Professor Texas A&M University Health Science Center Bryan, Texas, United States
Introduction/Rationale: Eukaryotic elongation factor 2 kinase (eEF2K) is a stress-responsive regulator of protein synthesis implicated in melanoma progression, but its role in tumor immune evasion remains poorly defined.
Methods: We investigated how eEF2K influences PD-L1 expression through modulation of Cyclin D1. We analyzed gene expression and dependency datasets from The Cancer Genome Atlas (TCGA) and Cancer Dependency Map (DepMap). Protein–protein interactions were assessed by co-immunoprecipitation. Cyclin D1 was inhibited pharmacologically with palbociclib. Immune responses were evaluated in murine B16-OVA and human A2058 melanoma models using flow cytometry and immunohistochemistry after genetic or pharmacologic modulation of eEF2K and Cyclin D1.

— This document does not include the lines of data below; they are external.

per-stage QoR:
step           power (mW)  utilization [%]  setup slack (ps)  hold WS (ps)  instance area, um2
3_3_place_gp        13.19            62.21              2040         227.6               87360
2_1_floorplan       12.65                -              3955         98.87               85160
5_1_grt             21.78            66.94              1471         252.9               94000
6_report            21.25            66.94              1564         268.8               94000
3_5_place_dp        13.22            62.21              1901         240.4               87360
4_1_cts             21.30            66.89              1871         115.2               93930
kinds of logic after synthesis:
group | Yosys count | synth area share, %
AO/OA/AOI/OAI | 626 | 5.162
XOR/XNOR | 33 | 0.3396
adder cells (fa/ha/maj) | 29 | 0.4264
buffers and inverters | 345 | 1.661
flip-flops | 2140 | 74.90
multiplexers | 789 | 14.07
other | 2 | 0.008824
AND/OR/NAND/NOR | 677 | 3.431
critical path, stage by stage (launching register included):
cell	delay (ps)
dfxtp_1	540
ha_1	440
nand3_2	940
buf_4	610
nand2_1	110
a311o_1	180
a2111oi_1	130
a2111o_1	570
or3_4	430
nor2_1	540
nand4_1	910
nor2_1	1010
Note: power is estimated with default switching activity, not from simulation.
===== src/rtl/slipdf_pkg.sv =====
// Package for the SLIP receive deframer with checksum.
// Holds the framing symbols, status codes, size constants and the result type.
// No dependencies.
`default_nettype none

package slipdf_pkg;

    localparam int MAX_FRAME_BYTES = 128;

    localparam int COUNT_W  = 8;
    localparam int PCOUNT_W = 7;
    localparam int STATUS_W = 3;

    localparam logic [7:0] SYM_END     = 8'hC0;
    localparam logic [7:0] SYM_ESC     = 8'hDB;
    localparam logic [7:0] SYM_ESC_END = 8'hDC;
    localparam logic [7:0] SYM_ESC_ESC = 8'hDD;
    localparam logic [7:0] SUM_INVERT  = 8'hFF;

    localparam logic [STATUS_W-1:0] ST_GOOD      = 3'd0;
    localparam logic [STATUS_W-1:0] ST_BAD_START = 3'd1;
    localparam logic [STATUS_W-1:0] ST_SHORT     = 3'd2;
    localparam logic [STATUS_W-1:0] ST_MISMATCH  = 3'd3;
    localparam logic [STATUS_W-1:0] ST_OVERFLOW  = 3'd4;

    localparam logic [COUNT_W:0] MAX_BYTES_EXT = (COUNT_W+1)'(MAX_FRAME_BYTES);
    localparam logic [PCOUNT_W-1:0] OVF_COUNT  = PCOUNT_W'(MAX_FRAME_BYTES - 2);

    typedef struct packed {
        logic                is_frame_end;
        logic [7:0]          payload_byte;
        logic [STATUS_W-1:0] frame_status;
        logic [PCOUNT_W-1:0] payload_count;
    } t_result;

endpackage

`default_nettype wire


===== src/rtl/slipdf_step.sv =====
// Per-byte deframing step: frame state registers and the unescape/checksum logic.
// Depends on slipdf_pkg.
`default_nettype none

module slipdf_step
    import slipdf_pkg::*;
(
    input  wire logic    i_clk,
    input  wire logic    i_rst_n,
    input  wire logic    i_step,
    input  wire logic [7:0] i_byte,
    output logic         o_res_valid,
    output t_result      o_res
);

    logic               r_esc;
    logic [COUNT_W-1:0] r_cnt;
    logic [7:0]         r_first;
    logic [7:0]         r_held;
    logic [7:0]         r_sum;

    logic               n_esc;
    logic [COUNT_W-1:0] n_cnt;
    logic [7:0]         n_first;
    logic [7:0]         n_held;
    logic [7:0]         n_sum;

    logic [7:0]         data;
    logic [COUNT_W:0]   next_idx;
    logic [COUNT_W-1:0] cnt_m2;

    assign next_idx = {1'b0, r_cnt} + (COUNT_W+1)'(1);
    assign cnt_m2   = r_cnt - COUNT_W'(2);

    always_comb begin
        data = i_byte;
        if (r_esc) begin
            if (i_byte == SYM_ESC_END) begin
                data = SYM_END;
            end else if (i_byte == SYM_ESC_ESC) begin
                data = SYM_ESC;
            end
        end
    end

    always_comb begin
        n_esc   = r_esc;
        n_cnt   = r_cnt;
        n_first = r_first;
        n_held  = r_held;
        n_sum   = r_sum;
        o_res_valid = 1'b0;
        o_res   = '0;

        if (i_byte == SYM_END && r_cnt != '0) begin
            // Frame close: report, clear the frame, keep any pending escape.
            o_res_valid = 1'b1;
            o_res.is_frame_end = 1'b1;
            o_res.payload_count = (r_cnt >= COUNT_W'(2)) ? cnt_m2[PCOUNT_W-1:0] : '0;
            priority if (r_first != SYM_END) begin
                o_res.frame_status = ST_BAD_START;
            end else if (r_cnt < COUNT_W'(2)) begin
                o_res.frame_status = ST_SHORT;
            end else if ((r_sum ^ SUM_INVERT) == r_held) begin
                o_res.frame_status = ST_GOOD;
            end else begin
                o_res.frame_status = ST_MISMATCH;
            end
            n_cnt   = '0;
            n_first = '0;
            n_held  = '0;
            n_sum   = '0;
        end else if (i_byte == SYM_ESC) begin
            n_esc = 1'b1;
        end else begin
            n_esc = 1'b0;
            if (r_cnt == '0) begin
                n_first = data;
            end else if (r_cnt == COUNT_W'(1)) begin
                n_held = data;
            end else begin
                // The held byte is now known not to be the checksum.
                o_res_valid = 1'b1;
                o_res.payload_byte = r_held;
                n_sum  = r_sum + r_held;
                n_held = data;
            end
            if (next_idx >= MAX_BYTES_EXT) begin
                // Overflow report replaces any payload byte of this step.
                o_res_valid = 1'b1;
                o_res = '0;
                o_res.is_frame_end  = 1'b1;
                o_res.frame_status  = ST_OVERFLOW;
                o_res.payload_count = OVF_COUNT;
                n_cnt   = '0;
                n_first = '0;
                n_held  = '0;
                n_sum   = '0;
            end else begin
                n_cnt = next_idx[COUNT_W-1:0];
            end
        end
    end

    always_ff @(posedge i_clk) begin
        if (!i_rst_n) begin
            r_esc   <= 1'b0;
            r_cnt   <= '0;
            r_first <= '0;
            r_held  <= '0;
            r_sum   <= '0;
        end else if (i_step) begin
            r_esc   <= n_esc;
            r_cnt   <= n_cnt;
            r_first <= n_first;
            r_held  <= n_held;
            r_sum   <= n_sum;
        end
    end

endmodule

`default_nettype wire


===== src/rtl/slipdf_out_reg.sv =====
// Output result register with valid/stall handshake.
// Depends on slipdf_pkg.
`default_nettype none

module slipdf_out_reg
    import slipdf_pkg::*;
(
    input  wire logic    i_clk,
    input  wire logic    i_rst_n,
    input  wire logic    i_load_en,
    input  wire logic    i_load_valid,
    input  wire t_result i_res,
    input  wire logic    i_stall,
    output logic         o_can_load,
    output logic         o_valid,
    output t_result      o_res
);

    logic    r_valid;
    t_result r_res;

    assign o_can_load = !r_valid || !i_stall;
    assign o_valid    = r_valid;
    assign o_res      = r_res;

    always_ff @(posedge i_clk) begin
        if (!i_rst_n) begin
            r_valid <= 1'b0;
        end else if (o_can_load) begin
            r_valid <= i_load_en && i_load_valid;
        end
    end

    always_ff @(posedge i_clk) begin
        if (o_can_load && i_load_en && i_load_valid) begin
            r_res <= i_res;
        end
    end

endmodule

`default_nettype wire


===== src/rtl/slip_rx_deframer_with_checksum_core.sv =====
// Top level of the SLIP receive deframer with inverted additive checksum.
// Depends on slipdf_pkg, slipdf_step and slipdf_out_reg.
`default_nettype none

// The block takes one raw line byte per transfer on the input channel and
// undoes SLIP escaping (0xDB escape, 0xDC -> 0xC0, 0xDD -> 0xDB). A 0xC0 on a
// non-empty frame closes it; on an empty frame it is stored as the start
// byte. Payload bytes come out one byte late so that the last byte of each
// frame can be checked as the inverted 8-bit sum of the payload. A closed
// frame yields one report transfer with is_frame_end high and a status of
// good, bad start byte, too short or checksum mismatch; a frame reaching the
// maximum length yields an overflow report and is dropped. Bytes that only
// start a frame or mark an escape produce no output transfer. Each byte
// passes through an input register, decode logic against the frame state and
// an output register, so the block sustains one byte per clock while the
// output is not stalled; the output register stalling is the only thing
// that holds the input back.

module slip_rx_deframer_with_checksum_core
    import slipdf_pkg::*;
(
    input  wire logic                i_clk,
    input  wire logic                i_rst_n,
    input  wire logic                i_valid,
    output logic                     o_stall,
    input  wire logic [7:0]          i_rx_byte,
    output logic                     o_valid,
    input  wire logic                i_stall,
    output logic                     o_is_frame_end,
    output logic [7:0]               o_payload_byte,
    output logic [STATUS_W-1:0]      o_frame_status,
    output logic [PCOUNT_W-1:0]      o_payload_count
);

    // Input register stage.
    logic       r_in_valid;
    logic [7:0] r_in_byte;

    logic    out_can_load;
    logic    advance;
    logic    step_res_valid;
    t_result step_res;
    t_result out_res;

    // The registered byte is processed in the cycle it moves to the output.
    assign advance = r_in_valid && out_can_load;
    // Stall only when a held byte cannot move on this cycle.
    assign o_stall = r_in_valid && !out_can_load;

    always_ff @(posedge i_clk) begin
        if (!i_rst_n) begin
            r_in_valid <= 1'b0;
        end else if (!o_stall) begin
            r_in_valid <= i_valid;
        end
    end

    always_ff @(posedge i_clk) begin
        if (i_valid && !o_stall) begin
            r_in_byte <= i_rx_byte;
        end
    end

    slipdf_step u_step (
        .i_clk       (i_clk),
        .i_rst_n     (i_rst_n),
        .i_step      (advance),
        .i_byte      (r_in_byte),
        .o_res_valid (step_res_valid),
        .o_res       (step_res)
    );

    slipdf_out_reg u_out (
        .i_clk        (i_clk),
        .i_rst_n      (i_rst_n),
        .i_load_en    (r_in_valid),
        .i_load_valid (step_res_valid),
        .i_res        (step_res),
        .i_stall      (i_stall),
        .o_can_load   (out_can_load),
        .o_valid      (o_valid),
        .o_res        (out_res)
    );

    assign o_is_frame_end  = out_res.is_frame_end;
    assign o_payload_byte  = out_res.payload_byte;
    assign o_frame_status  = out_res.frame_status;
    assign o_payload_count = out_res.payload_count;

endmodule

`default_nettype wire
[src/rtl/stack_machine_alu.sv]
// Stack machine arithmetic unit: top level with operand stack and sequencer.
// Depends on sma_pkg and sma_serial.
`timescale 1ns / 1ps
// One transaction in, one status transaction out. Push, add, sub, out, unknown
// and full-stack push pass through the stack read, execute and result states; a
// multiply, divide or root that fails its check also passes through the wait
// state. Multiply, divide and square root wait there on the bit-serial unit,
// which produces one result bit per cycle (two radicand bits per root step).
// One item is in work at a time; after its result is taken the block returns
// to idle before it accepts the next transaction.
module stack_machine_alu #(
	parameter int unsigned STACK_DEPTH = 16
) (
	input  logic        clk,
	input  logic        arst_n,
	input  logic        s_tvalid,
	output logic        s_tready,
	input  logic [39:0] s_tdata,   // [2:0] action, [34:3] push_value, rest zero
	output logic        m_tvalid,
	input  logic        m_tready,
	output logic [47:0] m_tdata    // [2:0] status, [3] out_valid, [35:4] out_value,
	                               // [40:36] depth, rest zero
);
	localparam int unsigned AW = (STACK_DEPTH > 1) ? $clog2(STACK_DEPTH) : 1;
	localparam int unsigned CW = $clog2(STACK_DEPTH + 1);

	typedef enum logic [4:0] {
		S_IDLE = 5'b00001, S_RD = 5'b00010, S_EXE = 5'b00100,
		S_WAIT = 5'b01000, S_OUT = 5'b10000
	} state_t;

	state_t           state_q;
	logic [CW-1:0]    cnt_q;
	sma_pkg::action_t act_q;
	logic [31:0]      pv_q, a_q, b_q;
	logic [31:0]      mem [STACK_DEPTH];
	logic [31:0]      rd_top, rd_sec;
	logic [2:0]       st_q;
	logic             ov_q;
	logic [31:0]      oval_q;
	logic             wr_en;
	logic [AW-1:0]    wr_addr;
	logic [31:0]      wr_data;
	sma_pkg::ser_req_t req;
	sma_pkg::ser_rsp_t rsp;

	sma_serial u_ser (.clk(clk), .arst_n(arst_n), .req(req), .rsp(rsp));

	assign s_tready = (state_q == S_IDLE);
	assign m_tvalid = (state_q == S_OUT);
	assign m_tdata  = {7'd0, 5'(cnt_q), oval_q, ov_q, st_q};

	// stack memory: registered reads of the top two entries
	always_ff @(posedge clk) begin
		if (wr_en) mem[wr_addr] <= wr_data;
		rd_top <= mem[AW'(cnt_q - CW'(1))];
		rd_sec <= mem[AW'(cnt_q - CW'(2))];
	end

	always_comb begin
		req       = '0;
		req.lhs   = b_q;
		req.rhs   = a_q;
		req.op    = sma_pkg::OP_MUL;
		if (act_q == sma_pkg::ACT_DIV) req.op = sma_pkg::OP_DIV;
		if (act_q == sma_pkg::ACT_SQRT) begin
			req.op  = sma_pkg::OP_SQRT;
			req.lhs = a_q;
		end
		wr_en   = 1'b0;
		wr_addr = AW'(cnt_q - CW'(2));
		wr_data = rsp.result;
		case (state_q)
			S_EXE: begin
				case (act_q)
					sma_pkg::ACT_PUSH: begin
						wr_en = (cnt_q < CW'(STACK_DEPTH)); wr_addr = AW'(cnt_q); wr_data = pv_q;
					end
					sma_pkg::ACT_ADD: begin
						wr_en = (cnt_q >= CW'(2)); wr_data = b_q + a_q;
					end
					sma_pkg::ACT_SUB: begin
						wr_en = (cnt_q >= CW'(2)); wr_data = b_q - a_q;
					end
					sma_pkg::ACT_MUL: req.start = (cnt_q >= CW'(2));
					sma_pkg::ACT_DIV: req.start = (cnt_q >= CW'(2)) && (a_q != 32'd0);
					sma_pkg::ACT_SQRT: req.start = (cnt_q >= CW'(1)) && !a_q[31];
					default: ;
				endcase
			end
			S_WAIT: begin
				wr_en = rsp.done;
				if (act_q == sma_pkg::ACT_SQRT) wr_addr = AW'(cnt_q - CW'(1));
			end
			default: ;
		endcase
	end

	always_ff @(posedge clk or negedge arst_n) begin
		if (!arst_n) begin
			state_q <= S_IDLE;
			cnt_q   <= '0;
			act_q   <= sma_pkg::ACT_PUSH;
			pv_q    <= '0;
			a_q     <= '0;
			b_q     <= '0;
			st_q    <= sma_pkg::ST_OK;
			ov_q    <= 1'b0;
			oval_q  <= '0;
		end else begin
			case (state_q)
				S_IDLE: if (s_tvalid) begin
					act_q   <= sma_pkg::action_t'(s_tdata[2:0]);
					pv_q    <= s_tdata[34:3];
					state_q <= S_RD;
				end
				S_RD: begin
					// top two entries were read at the accepting edge
					a_q <= rd_top; b_q <= rd_sec;
					state_q <= S_EXE;
				end
				S_EXE: begin
					state_q <= S_OUT;
					st_q   <= sma_pkg::ST_OK;
					ov_q   <= 1'b0;
					oval_q <= '0;
					case (act_q)
						sma_pkg::ACT_PUSH:
							if (cnt_q >= CW'(STACK_DEPTH)) st_q <= sma_pkg::ST_OVERFLOW;
							else cnt_q <= cnt_q + CW'(1);
						sma_pkg::ACT_ADD, sma_pkg::ACT_SUB:
							if (cnt_q < CW'(2)) st_q <= sma_pkg::ST_UNDERFLOW;
							else cnt_q <= cnt_q - CW'(1);
						sma_pkg::ACT_MUL, sma_pkg::ACT_DIV:
							state_q <= S_WAIT;
						sma_pkg::ACT_SQRT:
							state_q <= S_WAIT;
						sma_pkg::ACT_OUT:
							if (cnt_q < CW'(1)) st_q <= sma_pkg::ST_UNDERFLOW;
							else begin
								cnt_q <= cnt_q - CW'(1); ov_q <= 1'b1; oval_q <= a_q;
							end
						default: st_q <= sma_pkg::ST_UNKNOWN;
					endcase
				end
				S_WAIT: begin
					// error checks and serial completion
					if (act_q == sma_pkg::ACT_SQRT) begin
						if (cnt_q < CW'(1)) begin
							st_q <= sma_pkg::ST_UNDERFLOW; state_q <= S_OUT;
						end else if (a_q[31]) begin
							st_q <= sma_pkg::ST_NEG_ROOT; state_q <= S_OUT;
						end else if (rsp.done) state_q <= S_OUT;
					end else begin
						if (cnt_q < CW'(2)) begin
							st_q <= sma_pkg::ST_UNDERFLOW; state_q <= S_OUT;
						end else if (act_q == sma_pkg::ACT_DIV && a_q == 32'd0) begin
							st_q <= sma_pkg::ST_DIV_ZERO; state_q <= S_OUT;
						end else if (rsp.done) begin
							cnt_q <= cnt_q - CW'(1); state_q <= S_OUT;
						end
					end
				end
				S_OUT: if (m_tready) state_q <= S_IDLE;
				default: state_q <= S_IDLE;
			endcase
		end
	end
endmodule
## src/design/qat_pkg.sv

```systemverilog
// ----------------------------------------------------------------------------
// qat_pkg
// Shared types and character constants for the quoted argument tokenizer.
// ----------------------------------------------------------------------------
package qat_pkg;

    localparam logic [7:0] CH_DQ  = 8'h22;
    localparam logic [7:0] CH_SQ  = 8'h27;
    localparam logic [7:0] CH_BS  = 8'h5C;
    localparam logic [7:0] CH_TAB = 8'h09;
    localparam logic [7:0] CH_SP  = 8'h20;

    localparam int unsigned REG_KEEP_QUOTES = 0;

    // Scan mode of the tokenizer, one-hot coded.
    typedef enum logic [3:0] {
        MODE_IDLE  = 4'b0001,
        MODE_PLAIN = 4'b0010,
        MODE_DQ    = 4'b0100,
        MODE_SQ    = 4'b1000
    } t_mode;

    // One result item as it leaves the block.
    typedef struct packed {
        logic [7:0] out_byte;
        logic       byte_valid;
        logic       token_end;
        logic       line_end;
    } t_result;

    // Handoff from the scanner to the result register.
    typedef struct packed {
        logic    has_result;
        t_result result;
    } t_step_out;

endpackage

```

## src/design/quoted_argument_tokenizer.sv

```systemverilog
// ----------------------------------------------------------------------------
// quoted_argument_tokenizer
// Streaming command-line argument tokenizer, one byte per transfer.
// ----------------------------------------------------------------------------
// The block takes one byte per cycle unless the result register is stalled
// and full, and gives zero or one result per byte; each byte passes an input
// register, the classifier, and a result register. A byte that causes no
// result (a blank between tokens, or an opening quote while keep_quotes is
// clear) simply drops out of the pipe. Each result carries a token byte
// (byte_valid), a token_end flag that closes the current token, and a
// line_end flag on the result for the string terminator. Quoted tokens end
// only at their matching quote or the terminator, a backslash before a blank
// or quote makes it literal while both bytes are kept, and keep_quotes
// (register 0 on the APB port, byte address 0) selects whether enclosing
// quotes are passed on. Write keep_quotes only while no transfer is in flight.
// ----------------------------------------------------------------------------
module quoted_argument_tokenizer (
    input  logic        i_clk,
    input  logic        i_rst_n,

    // APB-style configuration port
    input  logic        psel,
    input  logic        penable,
    input  logic        pwrite,
    input  logic [2:0]  paddr,
    input  logic [31:0] pwdata,
    output logic [31:0] prdata,
    output logic        pready,

    // Input channel
    input  logic        i_in_valid,
    output logic        o_in_stall,
    input  logic [7:0]  i_char_in,
    input  logic        i_end_of_string,

    // Output channel
    output logic        o_out_valid,
    input  logic        i_out_stall,
    output logic [7:0]  o_out_byte,
    output logic        o_byte_valid,
    output logic        o_token_end,
    output logic        o_line_end
);

    // Configuration register. Registers are word spaced, so paddr[2] picks
    // the register and the low bits are the byte offset within it.
    logic r_keep_quotes;
    logic cfg_hit;

    assign pready  = 1'b1;
    assign cfg_hit = (paddr[2:2] == 1'(qat_pkg::REG_KEEP_QUOTES));
    assign prdata  = cfg_hit ? {31'd0, r_keep_quotes} : 32'd0;

    always_ff @(posedge i_clk) begin
        if (!i_rst_n) begin
            r_keep_quotes <= 1'b0;
        end else if (psel && penable && pwrite && pready && cfg_hit) begin
            r_keep_quotes <= pwdata[0];
        end
    end

    // Input register. It is refilled whenever its byte moves on to the
    // classifier, so the pipe takes a byte in every cycle unless the
    // result register is stalled and full.
    logic       r_in_valid;
    logic [7:0] r_char;
    logic       r_eos;
    logic       out_free;
    logic       advance;
    logic       in_accept;

    assign advance    = r_in_valid && out_free;
    assign o_in_stall = r_in_valid && !out_free;
    assign in_accept  = i_in_valid && !o_in_stall;

    always_ff @(posedge i_clk) begin
        if (!i_rst_n) begin
            r_in_valid <= 1'b0;
        end else if (!o_in_stall) begin
            r_in_valid <= i_in_valid;
        end
    end

    always_ff @(posedge i_clk) begin
        if (in_accept) begin
            r_char <= i_char_in;
            r_eos  <= i_end_of_string;
        end
    end

    // Classifier with the scan state; its state moves only when the byte
    // in the input register is consumed.
    qat_pkg::t_step_out step;

    qat_scanner u_scanner (
        .i_clk         (i_clk),
        .i_rst_n       (i_rst_n),
        .i_advance     (advance),
        .i_char        (r_char),
        .i_eos         (r_eos),
        .i_keep_quotes (r_keep_quotes),
        .o_step        (step)
    );

    // Result register, drained by the output handshake.
    qat_pkg::t_result result;

    qat_result_reg u_result_reg (
        .i_clk       (i_clk),
        .i_rst_n     (i_rst_n),
        .i_advance   (advance),
        .i_step      (step),
        .i_out_stall (i_out_stall),
        .o_free      (out_free),
        .o_out_valid (o_out_valid),
        .o_result    (result)
    );

    assign o_out_byte   = result.out_byte;
    assign o_byte_valid = result.byte_valid;
    assign o_token_end  = result.token_end;
    assign o_line_end   = result.line_end;

endmodule

```

## src/design/qat_scanner.sv

```systemverilog
// ----------------------------------------------------------------------------
// qat_scanner
// Holds scan mode and escape flag; classifies one byte per cycle on advance.
// ----------------------------------------------------------------------------
module qat_scanner (
    input  logic               i_clk,
    input  logic               i_rst_n,
    input  logic               i_advance,
    input  logic [7:0]         i_char,
    input  logic               i_eos,
    input  logic               i_keep_quotes,
    output qat_pkg::t_step_out o_step
);

    qat_pkg::t_mode r_mode;
    qat_pkg::t_mode n_mode;
    logic           r_esc;
    logic           n_esc;

    logic is_blank;
    logic is_quote;
    logic is_close;

    always_comb begin
        is_blank = i_char inside {qat_pkg::CH_SP, qat_pkg::CH_TAB};
        is_quote = i_char inside {qat_pkg::CH_DQ, qat_pkg::CH_SQ};
        is_close = ((r_mode == qat_pkg::MODE_DQ) && (i_char == qat_pkg::CH_DQ)) ||
                   ((r_mode == qat_pkg::MODE_SQ) && (i_char == qat_pkg::CH_SQ));
    end

    always_comb begin
        n_mode = r_mode;
        n_esc  = r_esc;
        o_step = '0;
        if (i_eos) begin
            o_step.has_result       = 1'b1;
            o_step.result.token_end = (r_mode != qat_pkg::MODE_IDLE);
            o_step.result.line_end  = 1'b1;
            n_mode = qat_pkg::MODE_IDLE;
            n_esc  = 1'b0;
        end else begin
            case (r_mode)
                qat_pkg::MODE_IDLE: begin
                    if (is_quote) begin
                        n_mode = (i_char == qat_pkg::CH_DQ) ? qat_pkg::MODE_DQ
                                                           : qat_pkg::MODE_SQ;
                        n_esc  = 1'b0;
                        if (i_keep_quotes) begin
                            o_step.has_result        = 1'b1;
                            o_step.result.out_byte   = i_char;
                            o_step.result.byte_valid = 1'b1;
                        end
                    end else if (!is_blank) begin
                        n_mode = qat_pkg::MODE_PLAIN;
                        n_esc  = (i_char == qat_pkg::CH_BS);
                        o_step.has_result        = 1'b1;
                        o_step.result.out_byte   = i_char;
                        o_step.result.byte_valid = 1'b1;
                    end
                end
                default: begin
                    // Inside a token. An escaped blank or quote is a literal byte.
                    if (r_esc && (is_blank || is_quote)) begin
                        n_esc = 1'b0;
                        o_step.has_result        = 1'b1;
                        o_step.result.out_byte   = i_char;
                        o_step.result.byte_valid = 1'b1;
                    end else if (i_char == qat_pkg::CH_BS) begin
                        n_esc = 1'b1;
                        o_step.has_result        = 1'b1;
                        o_step.result.out_byte   = i_char;
                        o_step.result.byte_valid = 1'b1;
                    end else if ((r_mode == qat_pkg::MODE_PLAIN) && is_blank) begin
                        n_esc  = 1'b0;
                        n_mode = qat_pkg::MODE_IDLE;
                        o_step.has_result       = 1'b1;
                        o_step.result.token_end = 1'b1;
                    end else if (is_close) begin
                        n_esc  = 1'b0;
                        n_mode = qat_pkg::MODE_IDLE;
                        o_step.has_result       = 1'b1;
                        o_step.result.token_end = 1'b1;
                        if (i_keep_quotes) begin
                            o_step.result.out_byte   = i_char;
                            o_step.result.byte_valid = 1'b1;
                        end
                    end else begin
                        n_esc = 1'b0;
                        o_step.has_result        = 1'b1;
                        o_step.result.out_byte   = i_char;
                        o_step.result.byte_valid = 1'b1;
                    end
                end
            endcase
        end
    end

    always_ff @(posedge i_clk) begin
        if (!i_rst_n) begin
            r_mode <= qat_pkg::MODE_IDLE;
            r_esc  <= 1'b0;
        end else if (i_advance) begin
            r_mode <= n_mode;
            r_esc  <= n_esc;
        end
    end

endmodule

```

## src/design/qat_result_reg.sv

```systemverilog
// ----------------------------------------------------------------------------
// qat_result_reg
// Output register that holds one result until the consumer takes it.
// ----------------------------------------------------------------------------
module qat_result_reg (
    input  logic               i_clk,
    input  logic               i_rst_n,
    input  logic               i_advance,
    input  qat_pkg::t_step_out i_step,
    input  logic               i_out_stall,
    output logic               o_free,
    output logic               o_out_valid,
    output qat_pkg::t_result   o_result
);

    logic             r_valid;
    qat_pkg::t_result r_result;

    // The register can take a new result when it is empty or is being drained.
    assign o_free      = !r_valid || !i_out_stall;
    assign o_out_valid = r_valid;
    assign o_result    = r_result;

    always_ff @(posedge i_clk) begin
        if (!i_rst_n) begin
            r_valid <= 1'b0;
        end else if (o_free) begin
            r_valid <= i_advance && i_step.has_result;
        end
    end

    always_ff @(posedge i_clk) begin
        if (o_free && i_advance && i_step.has_result) begin
            r_result <= i_step.result;
        end
    end

endmodule

```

Results: We discovered that high eEF2K expression correlated with elevated PD-L1 levels and poorer clinical outcomes in melanoma patients. Mechanistically, eEF2K suppressed Cyclin D1 expression, while loss of eEF2K led to Cyclin D1 upregulation and consequent stabilization of PD-L1 protein. Co-immunoprecipitation confirmed a physical interaction between eEF2K and Cyclin D1. Pharmacologic inhibition of Cyclin D1 reversed PD-L1 accumulation and mitigated eEF2K-driven immune suppression. In vivo, eEF2K inhibition decreased PD-L1 expression and enhanced CD8⁺ T cell infiltration and cytotoxicity. Palbociclib treatment similarly restored cytotoxic T lymphocyte function and improved anti-tumor immunity in eEF2K knockout tumors.
Conclusion: Our findings reveal that eEF2K drives immune evasion in melanoma by stabilizing PD-L1 through Cyclin D1 suppression. Targeting the eEF2K–Cyclin D1–PD-L1 axis represents a promising strategy to augment immune checkpoint blockades and improve anti-tumor immune responses.